She shared this desire with her Toronto obstetrician, but he refused to
do the procedure. "He jokingly told me I'd have to move to Brazil,"
she said in a phone interview from Calgary.
Eckler is one of an increasing number of Canadian women opting for elective
cesarean sections.
The rate of elective cesareans is on the rise in Canada and worldwide.
The World Health Organization says that a rate above 15 per cent signals
"inappropriate usage." But the rate in Canada is more than 25
per cent and rising - that's up from 15 per cent in 1979, according to
the Canadian Institute for Health Information. The rate in Brazil is now
more than 32 per cent and in some private clinics it's up to 75 per cent.

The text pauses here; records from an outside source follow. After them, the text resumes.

<file path="src/rtl/mem_delay.sv">
// Fixed-latency shift pipeline of {tag, blk}; an empty stage carries tag 0.
module mem_delay #(
  parameter int LATENCY = 4,
  parameter int TAG_W   = 4,
  parameter int BLK_W   = 64
) (
  input  logic             clock,
  input  logic             reset,
  input  logic [TAG_W-1:0] in_tag,
  input  logic [BLK_W-1:0] in_blk,
  output logic [TAG_W-1:0] out_tag,
  output logic [BLK_W-1:0] out_blk
);

  logic [LATENCY-1:0][TAG_W-1:0] tag_q, tag_d;
  logic [LATENCY-1:0][BLK_W-1:0] blk_q, blk_d;

  always_comb begin
    tag_d[0] = in_tag;
    blk_d[0] = in_blk;
    for (int i = 1; i < LATENCY; i++) begin
      tag_d[i] = tag_q[i-1];
      blk_d[i] = blk_q[i-1];
    end
  end

  // Clearing the data as well keeps ans_blk at zero out of reset.
  always_ff @(posedge clock or negedge reset) begin
    if (!reset) begin
      tag_q <= '0;
      blk_q <= '0;
    end else begin
      tag_q <= tag_d;
      blk_q <= blk_d;
    end
  end

  assign out_tag = tag_q[LATENCY-1];
  assign out_blk = blk_q[LATENCY-1];

endmodule

</file>
<file path="config.mk">
export PLATFORM = sky130hd
export DESIGN_NAME = mem_delay
export DESIGN_NICKNAME = d
export VERILOG_FILES = /design/src/rtl/mem_delay.sv
export SDC_FILE = /design/constraint.sdc
export NUM_CORES = 1
export LEC_CHECK = 0
export CELL_PAD_IN_SITES_DETAIL_PLACEMENT = 2
export CELL_PAD_IN_SITES_GLOBAL_PLACEMENT = 2
export CORE_ASPECT_RATIO = 0.8
export CORE_MARGIN = 2
export CORE_UTILIZATION = 38
export CTS_CLUSTER_DIAMETER = 50
export DETAILED_ROUTE_END_ITERATION = 8
export GPL_TIMING_DRIVEN = 0
export PLACE_DENSITY = 0.89
export SETUP_SLACK_MARGIN = 0.3
export SYNTH_ARGS = -nofsm -noshare
export SYNTH_HDL_FRONTEND = slang
export SYNTH_SLANG_ARGS = --single-unit
export TNS_END_PERCENT = 10
</file>
<file path="constraint.sdc">
create_clock -name clock -period 0.8 [get_ports clock]
set_input_delay 0.2 -clock clock [delete_from_list [all_inputs] [get_ports clock]]
set_output_delay 0.2 -clock clock [all_outputs]
set_load 0.03 [all_outputs]
</file>
After elaboration in Yosys (flattened, before gate mapping) --
Cells that the tools add are included.
Word-level totals: output and inout bits 68, word-level logic and storage cells 8, input port bits 70, register bits 272

Depth between registers and ports, before layout --
Gate-level depths: netlist of the first run.
depth after elaboration 0, gate-level depth with buffers 0, gate-level depth less buffers 0

Least setup slack after synthesis of the first run --
OpenSTA, ideal clock, no wires.
kind register -> output, start point register blk_q, in the netlist out_blk[0], end point output out_blk[0], data arrival time 467 ps, required time 600 ps, cell stages (with the launch flop) 1, path slack 133 ps, path buffers 0, path through dfrtp_1
RTL lines:
- start: declaration | RTL line 16 | logic [LATENCY-1:0][BLK_W-1:0] blk_q, blk_d;
- start signal: assignment | RTL line 34 | blk_q <= blk_d;
- end: declaration | RTL line 12 | output logic [BLK_W-1:0] out_blk
No word-level cell between the ends.

Worst setup path in the final report of the first run --
start point register blk_q, in the netlist out_blk[11], end point output out_blk[11]
No word-level cell between the ends.

==> results of run 1 <==
## registers in the layout (all words and copies together), names as in the netlist
register	count
out_blk	64
blk_d	192
tag_d	12
out_tag	4
## cells by family after synthesis
family and synth area share, %:
DFF 100
## layout make-up
cell class | instances | area, µm²
timing repair buffer | 139 | 1520
tap | 225 | 282
clock inverter | 9 | 150
sequential | 272 | 6810
clock buffer | 37 | 753
fill | 1440 | 7910
## timing repair
action / in CTS / in global routing
setup endpoints to repair: 212 / 220
endpoints found under the hold margin: 141 / 141
gates resized for setup: 477 / 0
## layer usage
layer	GRT usage [%]	up-vias	routed length, µm
met5	0	-	0
met4	3.33	0	290
met3	4.77	26	942
met2	23.6	120	6360
met1	15.5	1480	4730
li1	-	1174	-
## cells in the mapped netlist
master                      n  share of area [%]
sky130_fd_sc_hd__dfrtp_1  272                100
## report_power, final
part	switching (mW)	total, mW	internal [mW]	leakage, nW
clock network	4.76	12.6	7.82	0.437
registers	0.260	14.7	14.5	3.16
logic	0.760	1.41	0.653	0.712
total	5.78	28.7	22.9	4.31
## worst min path at each step
stage	end	slack [ns]
floorplan	blk_d[100]	-0.1
global placement	blk_d[203]	0.33
detailed placement	out_blk[38]	0.007
CTS	out_blk[38]	-0.54
global route	out_blk[31]	-0.54
finish	out_blk[38]	-0.52
## per-stage QoR
step	setup slack [ns]	hold WS (ns)	util (%)	setup TNS, ns	instance area, µm²
after floorplan	0.133	-0.0956	-	0	6810
after global placement	-11.86	0.331	48.6	-3000.77	8470
after detailed placement	-0.667	0.00721	48.9	-115.32	8530
after CTS	-0.496	-0.541	54.6	-38.14	9520
after global routing	-0.495	-0.539	54.6	-53.63	9520
final	-0.463	-0.519	54.6	-28.94	9520
==> impl_metrics.tcl, run 1 <==
set metrics [dict create \
    start_kind "flip-flop" \
    most_frequent_standard_cell_in_the_layout_excluding_fill_and_tap_cells "sky130_fd_sc_hd__dfrtp_1" \
    slowest_stage "sky130_fd_sc_hd__dfrtp_2" \
    drv.max_cap_violation_count 0 \
    failed_checks "negative hold slack, negative setup slack" \
    clock_sink_count 272 \
    timing.critical_path.slowest_cell_delay_ns 0.42 \
    clock.fmax_ghz 0.792 \
    finalPower_mw 28.7 \
    io_buffers 137 \
    worstRegToRegCells 0 \
    rsz0062_at_grt "true" \
    powerDensity_nw_per_um2 3020 \
    cell_row_count 43 \
    seq_area_frac_synth_pct 100 \
    max_slew.worst_pin.slew_ns 0.668 \
    wire_length_of_the_first_global_routing_pass_um 19000 \
    critical_path.startpoint "out_blk[11]" \
    cellLeakagePower_nw 4.31 \
    vdd.ir_drop.worst_uv 1690 \
    final.setup.worst_slack_ns -0.463 \
    finalWirelength_um 12300 \
    routed_wire_length_per_instance_um 18.1 \
    regToRegStartpoint "blk_d[91]" \
    critical_path_required_ns 0.60 \
    synthCells 272 \
    post-route-drc-count 0 \
    hold_path.class "in2async" \
    outcome "finished with violations" \
    via_count_of_the_first_global_routing_pass 3335 \
    antenna_found_initial 0 \
    drt.antenna.violating_nets 0 \
    placedCellCount 636 \
    floorplan.io_pins 138 \
    worst-endpoint-arrival_ns 1.06 \
    drive_gt1_share_pct 25.6 \
    post-route-period-util_pct 158 \
    maximum_number_of_pins_on_one_net_before_global_route_repair 133 \
    numCtsBuffers 26 \
    max_slew_margin_pct 55.5 \
    clk_transition_reported_paths_ns 0.06 \
    hpwlAfterDp_um 7910 \
    detailroute.via_count 2800 \
    clock_skew_ns 0.00629 \
    timing.reg2reg.setup_slack_ns 0.29 \
    postSynthNetCount 342 \
    cp_cell_sequence "buf_6" \
    die_width_um 154 \
    multi_input_combinational_gate_total 0 \
    worst_setup_path_end_kind "output pin" \
    multi_input_area_um2 0 \
    ys_ff_latch 272 \
    drv_slew 0 \
    final.hold.worst_slack_ns -0.519 \
    report.final.hold_viol_count 141 \
    synth.avg_cell_area_um2 25.0 \
    finalNetCount 509 \
    timing.final.setup_violations 79 \
    h-tree-depth 1 \
    r2r_end "blk_d[155]" \
    core_um2 17400 \
    root_buffer "sky130_fd_sc_hd__clkbuf_16" \
    start_util_pct 39.0 \
    criticalPathCategory "reg2out" \
    dr_vias_cell 4.11 \
    die_footprint_um2 19000 \
    post_synth_num_cell_types 1 \
    grt_remaining_overflow 0 \
    place.gp.congestion 0.673 \
    tritoncts "yes" \
    maximum_buffer_depth_of_the_clock_tree 3 \
    critical_path_cell_count 1 \
    antennaDiodeCount 0 \
    die_height_um 124 \
    critical_path.n_buffers_inverters 1 \
    instances_no_fill 682 \
    period_minus_ws_final_ns 1.26 \
    yosysWarnings 0 \
    critical_path.endpoint "out_blk[11]" \
    firstDrtPassIters 2 \
    syn_to_final_growth_pct 39.9 \
    post-cts-setup-buffers 0 \
    clk-insertion-delay-late_ns 0.50 \
    syn_area_um2 6810 \
    grt_util_all_layers_pct 13.2 \
    dr.first_iter.drc_count 100 \
    crit_path_max_fanout 1 \
    layout.cells.most_common_list "sky130_fd_sc_hd__dfrtp_1 (266), sky130_fd_sc_hd__clkdlybuf4s50_1 (68), sky130_fd_sc_hd__buf_6 (68)" \
    critPathTopFamily "flip-flops" \
]
(Power assumes the default switching activity.)
==> inputs of run 2 (changes only) <==
clock period = 1.4 ns   (was 0.8 ns; I/O delays follow)
==> run 2 against run 1 <==
The run still ends with negative hold slack, negative setup slack left; clock skew increased by 0.0050 ns; power decreased by 43%; register-to-register slack improved by 0.58 ns; sequential power decreased by 43%; first-iteration DRC count increased by 8.0%; via count increased by 1.9%; final area about the same; cell count increased by 0.15%; die area unchanged; worst setup slack improved by 0.44 ns; hold slack improved by 0.21 ns; clock power decreased by 43%; critical endpoint is now out_blk[36]; largest cell class unchanged.
==> impl_metrics.tcl, run 2 (same netlist as run 1, synthesis figures left out) <==
set metrics [dict create \
    routed_wire_length_per_instance_um 20.9 \
    most_frequent_standard_cell_in_the_layout_excluding_fill_and_tap_cells "sky130_fd_sc_hd__dfrtp_1" \
    powerDensity_nw_per_um2 1730 \
    worst-endpoint-arrival_ns 1.07 \
    crit_path_max_fanout 1 \
    dr_vias_cell 4.18 \
    worst_setup_path_end_kind "output pin" \
    register_area_um2 6810 \
    multi_input_area_um2 0 \
    cellLeakagePower_nw 4.33 \
    maximum_buffer_depth_of_the_clock_tree 3 \
    hold_path.class "in2async" \
    die_height_um 124 \
    clock_sink_count 272 \
    timing.critical_path.slowest_cell_delay_ns 0.41 \
    drt.antenna.violating_nets 0 \
    wire_length_of_the_first_global_routing_pass_um 21700 \
    timing.final.setup_violations 16 \
    tritoncts "yes" \
    start_util_pct 39.0 \
    clock.fmax_ghz 0.702 \
    syn_to_final_growth_pct 39.7 \
    io_buffers 137 \
    finalNetCount 510 \
    post-route-drc-count 0 \
    slowest_stage "sky130_fd_sc_hd__dfrtp_1" \
    hpwlAfterDp_um 8540 \
    drive_gt1_share_pct 24.7 \
    root_buffer "sky130_fd_sc_hd__clkbuf_16" \
    dr.first_iter.drc_count 108 \
    floorplan.io_pins 138 \
    period_minus_ws_final_ns 1.42 \
    grt_remaining_overflow 0 \
    numCtsBuffers 27 \
    drv.max_cap_violation_count 0 \
    detailed_place.area_um2 8520 \
    post-cts-setup-buffers 0 \
    clock_skew_ns 0.0113 \
    vdd.ir_drop.worst_uv 1270 \
    antenna_found_initial 0 \
    die_footprint_um2 19000 \
    die_width_um 154 \
    rsz0062_at_grt "true" \
    final_design_area_no_fill_um2 9510 \
    post-route-period-util_pct 102 \
    finalPower_mw 16.4 \
    critical_path_required_ns 1.05 \
    report.final.hold_viol_count 59 \
    cell_row_count 43 \
    via_count_of_the_first_global_routing_pass 3453 \
    max_slew.worst_pin.slew_ns 0.659 \
    grt_util_all_layers_pct 15.7 \
    failed_checks "negative hold slack, negative setup slack" \
    antennaDiodeCount 0 \
    criticalPathCategory "reg2out" \
    clk_transition_reported_paths_ns 0.07 \
    layout.cells.most_common_list "sky130_fd_sc_hd__dfrtp_1 (272), sky130_fd_sc_hd__clkdlybuf4s50_1 (68), sky130_fd_sc_hd__buf_6 (68)" \
    largest_register_ff_count 192 \
    clk-insertion-delay-late_ns 0.51 \
    place.gp.congestion 0.701 \
    core_um2 17400 \
    max_slew_margin_pct 56.0 \
    finalWirelength_um 14300 \
    cp_cell_sequence "buf_6" \
    maximum_number_of_pins_on_one_net_before_global_route_repair 127 \
    fill_cells 1407 \
    h-tree-depth 1 \
    critical_path.n_buffers_inverters 1 \
    start_kind "flip-flop" \
    final.setup.worst_slack_ns -0.0237 \
    outcome "finished with violations" \
    final.hold.worst_slack_ns -0.304 \
    multi_input_combinational_gate_total 0 \
    critPathTopFamily "flip-flops" \
    drv_slew 0 \
    detailroute.via_count 2854 \
    firstDrtPassIters 2 \
    fin_setup_tns_ns -0.128 \
]
run 2: cell types whose count changed in the layout (fill, tap and decap cells not counted):
| cell | delta |
|---|---|
| sky130_fd_sc_hd__dfrtp_1 | +6 |
| sky130_fd_sc_hd__dfrtp_2 | -6 |
| sky130_fd_sc_hd__clkbuf_8 | +3 |
| sky130_fd_sc_hd__bufinv_16 | -2 |
| sky130_fd_sc_hd__clkinvlp_4 | -2 |
| sky130_fd_sc_hd__inv_6 | +2 |
| sky130_fd_sc_hd__buf_12 | -1 |
| sky130_fd_sc_hd__buf_16 | +1 |
| sky130_fd_sc_hd__clkbuf_1 | -1 |
| sky130_fd_sc_hd__inv_8 | +1 |
run 2: final timing paths:
kind / from / end / slack [ns] / cells after the start
max: out_blk[36] / out_blk[36] / -0.02 / 1
max reg2reg: blk_d[81] / blk_d[145] / 0.87 / 0
min reg2reg: blk_d[112] / blk_d[176] / 0.34 / 0
max in group asynchronous: reset / blk_d[250] / 0.48 / 3
min: reset / blk_d[237] / -0.30 / 1
min in group clock: in_blk[57] / blk_d[121] / 0.26 / 1
run 2: layout make-up:
cell class,instances,area share [%]
Clock buffer,39,8.31
Clock inverter,8,1.09
Sequential cell,272,71.6
Tap cell,225,2.96
Timing Repair Buffer,139,16.1
run 2: timing repair:
action                                  in CTS  in global routing
gates resized for setup                    477                  1
hold endpoints to repair                    59                 59
endpoints found under the setup margin     155                155
pin swaps                                    0                  0
run 2: power breakdown:
part | total (mW) | switching, mW | internal (mW) | leakage (nW)
Sequential | 8.42 | 0.165 | 8.26 | 3.17
Clock | 7.18 | 2.88 | 4.29 | 0.444
Combinational | 0.823 | 0.447 | 0.376 | 0.715
run 2: per-layer routing:
metal	routed length, µm	GRT usage (%)	vias to the layer above
met3	1360	6.85	23
met2	7570	28.6	130
li1	-	-	1179
met1	5110	17.0	1522
met5	0	0	-
met4	267	3.90	0
run 2: per-stage QoR:
step / worst slack [ns] / utilization, % / instances
after floorplan: 0.583 / - / 272
after global placement: -10.61 / 48.5 / 634
after detailed placement: -0.282 / 48.9 / 636
after CTS: -0.0657 / 54.5 / 683
after global routing: -0.0653 / 54.6 / 683
final: -0.0237 / 54.6 / 683
==> inputs of run 3 (changes only) <==
CORE_UTILIZATION = 40   (was 38)
CTS_BUF_LIST = sky130_fd_sc_hd__clkbuf_8   (was not set)
PLACE_DENSITY = 0.93   (was 0.89)
==> run 3 against run 2 <==
The run still ends with negative hold slack, negative setup slack left; register-to-register slack improved by 0.03 ns; sequential power is essentially flat; critical path depth stayed put; cell count grew 2.9%; final area is 0.46% lower; global-route usage decreased by 1.4 points; utilization grew 2.4 points; routed wire length is 15% lower; fmax is 1.0% higher; critical path type unchanged.
==> impl_metrics.tcl, run 3 (same netlist as run 1, synthesis figures left out) <==
set metrics [dict create \
    clock_skew_ns 0.0129 \
    switching_power_mw 3.37 \
    report.final.hold_viol_count 43 \
    hpwlAfterDp_um 7930 \
    multi_input_combinational_gate_total 0 \
    clock_sink_count 272 \
    detailroute.via_count 2841 \
    vdd.ir_drop.worst_uv 826 \
    final.setup.worst_slack_ns -0.00964 \
    cellLeakagePower_nw 4.37 \
    syn_to_final_growth_pct 39.1 \
    instances_no_fill 703 \
    finalNetCount 525 \
    post-route-drc-count 0 \
    start_util_pct 41.0 \
    place.gp.congestion 0.690 \
    failed_checks "negative hold slack, negative setup slack" \
    maximum_number_of_pins_on_one_net_before_global_route_repair 130 \
    core_um2 16600 \
    firstDrtPassIters 3 \
    post-route-period-util_pct 101 \
    dr_vias_cell 4.04 \
    critPathTopFamily "flip-flops" \
    post-cts-setup-buffers 0 \
    tritoncts "yes" \
    fill_cells 1356 \
    layout.core_utilization_pct 57.0 \
    clk_transition_reported_paths_ns 0.06 \
    clock_power_share_pct 41.8 \
    drive_gt1_share_pct 27.3 \
    wire_length_of_the_first_global_routing_pass_um 19000 \
    routed_wire_length_per_instance_um 17.3 \
    powerDensity_nw_per_um2 1670 \
    crit_path_max_fanout 1 \
    antenna_found_initial 0 \
    h-tree-depth 2 \
    rsz0062_at_grt "true" \
    floorplan.io_pins 138 \
    drv.max_cap_violation_count 0 \
    placedCellCount 631 \
    cell_row_count 42 \
    slowest_stage "sky130_fd_sc_hd__dfrtp_1" \
    outcome "finished with violations" \
    max_slew.worst_pin.slew_ns 0.602 \
    criticalPathCategory "reg2out" \
    antennaDiodeCount 0 \
    die_height_um 121 \
    worst-endpoint-arrival_ns 1.06 \
    finalWirelength_um 12100 \
    seq_power_share_pct 53.1 \
    clock.fmax_ghz 0.709 \
    via_count_of_the_first_global_routing_pass 3532 \
    fin_setup_tns_ns -0.0276 \
    worst_setup_path_end_kind "output pin" \
    drv_slew 0 \
    drt.antenna.violating_nets 0 \
    cp_cell_sequence "buf_6" \
    largest_register_ff_count 192 \
    grt_remaining_overflow 0 \
    critical_path_required_ns 1.05 \
    multi_input_area_um2 0 \
    max_slew_margin_pct 59.9 \
    most_frequent_standard_cell_in_the_layout_excluding_fill_and_tap_cells "sky130_fd_sc_hd__dfrtp_1" \
    grt_util_all_layers_pct 14.4 \
    timing.critical_path.slowest_cell_delay_ns 0.40 \
    root_buffer "sky130_fd_sc_hd__clkbuf_8" \
    maximum_buffer_depth_of_the_clock_tree 3 \
    internal_power_mw 12.4 \
    die_width_um 150 \
    timing.final.setup_violations 4 \
    start_kind "flip-flop" \
    combinational_share_of_power_pct 5.1 \
    layout.cells.most_common_list "sky130_fd_sc_hd__dfrtp_1 (272), sky130_fd_sc_hd__clkdlybuf4s50_1 (68), sky130_fd_sc_hd__buf_6 (68)" \
    die_footprint_um2 18100 \
    hold_path.class "in2async" \
    power.share.switching_pct 21.3 \
    dr.first_iter.drc_count 111 \
    critical_path.n_buffers_inverters 1 \
    numCtsBuffers 42 \
    period_minus_ws_final_ns 1.41 \
    io_buffers 137 \
    final.hold.worst_slack_ns -0.273 \
    clk-insertion-delay-late_ns 0.52 \
]
run 3: cell count changes in the layout (fill, tap and decap cells not counted), sizes merged:
cell / delta
clkbuf: +15
clkinv: +2
inv: +8
run 3: per-stage QoR:
step                      total power, mW  instance area [µm²]  setup slack (ns)
after floorplan                      8.68                 6810             0.583
after global placement               9.27                 8450            -10.53
after detailed placement             9.34                 8510            0.0230
after CTS                            16.1                 9470           -0.0552
after global routing                 16.6                 9470           -0.0703
final                                15.8                 9470          -0.00964
run 3: area by class of cell:
| class | count | area, µm² | area share (%) |
|---|---|---|---|
| flip-flops and latches | 272 | 6810 | 71.9 |
| clock inverters | 18 | 126 | 1.33 |
| repair buffers | 139 | 1520 | 16.0 |
| clock buffers | 54 | 743 | 7.85 |
| well taps | 220 | 275 | 2.91 |
run 3: path summary, 6_finish.rpt:
path | slack [ns] | end | depth (start not counted) | start
min in group clock | 0.27 | blk_d[107] | 1 | in_blk[43]
min | -0.27 | out_blk[46] | 1 | reset
min reg2reg | 0.34 | out_tag[0] | 0 | tag_d[12]
max reg2reg | 0.90 | blk_d[240] | 0 | blk_d[176]
max in group asynchronous | 0.75 | out_blk[26] | 2 | reset
max | -0.01 | out_blk[62] | 1 | out_blk[62]
run 3: power by group through the flow:
stage / sequential [mW] / clock, mW / combinational, mW
2_1_floorplan: 8.68 / 0 / 0
3_3_place_gp: 8.51 / 0 / 0.758
3_5_place_dp: 8.54 / 0 / 0.805
4_1_cts: 8.42 / 6.85 / 0.831
5_1_grt: 8.44 / 7.26 / 0.870
6_report: 8.41 / 6.61 / 0.808
run 3: routing by layer:
layer	up-vias	track usage, %	share of wire, %
met2	122	24.2	51
met5	-	0	0
met3	21	6.87	9.4
met1	1487	15.8	38
li1	1211	-	-
met4	0	5.48	1.5
run 3: what timing repair did:
action | 4_1_cts | 5_1_grt
setup endpoints to repair | 68 | 68
resized for setup | 476 | 0
hold endpoints to repair | 43 | 43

Some of the increase can be attributed to a new policy that recommends
delivering all breech babies by cesarean section, says Dr. Bryan Richardson,
professor and chair of obstetrics and gynecology at the University of
Western Ontario. Furthermore, there is now greater resistance by both
patients and physicians to allow a trial of labour after a previous cesarean
section and there is also far less use of forceps in deliveries today,
he says.
Other reasons include the fact that surgical procedures have become safer,
information that is available on the Internet is influencing patients,
and so is an increase in the media coverage of elective cesarean sections,
says Dr. Robert Di Cecco, obstetrician and gynecologist at St. Joseph's
Health Care in London.
Celebrity births are also influencing expectant mothers. The term "too
posh to push" was coined after Victoria Beckham, formerly Posh Spice
of the Spice Girls, allegedly elected to give birth to her three children
via cesarean section.
"There are supermodels who have their babies at 36 weeks because
they don't want to get too big and they want to have a small baby,"
Di Cecco says. "It's also a time and convenience issue. There's a
certain number of (celebrities) that are having elective cesarean sections
because it fits with their careers better."
Convenience is one of the main reasons Eckler wanted to have a cesarean
section.
"I really like to know when things are happening," says Eckler,
author of Knocked Up: Confessions of a Modern Mother-to-be, a book in
which she divulges her debate about whether to have a cesarean section.
"I really wanted it to be planned," she says.
After moving from Toronto to Calgary, Eckler asked her doctor there if
he would perform the procedure.
"He agreed immediately," she says. "He told me he was surprised
that more women don't ask for them."
Eckler was relieved that he granted her request. "I really liked
knowing that on Oct. 15 I was going in at 9 o'clock and that my baby would
be born," she says. "It was all done within an hour."
Critics of elective cesarean sections argue that the procedure is making
a natural process more complicated, that benefits to babies passing through
the birth canal are forfeited and that performing an unnecessary surgical
procedure is unethical.
Vaginal birth was designed as a natural process, says Dr. Jon Barrett,
chief of maternal fetal medicine at Sunnybrook and Women's College Health
Science Centre in Toronto. "I don't think you have to look at the
benefits of a natural processit's really the other way around. Can
you prove it's more beneficial to have a baby any other way?"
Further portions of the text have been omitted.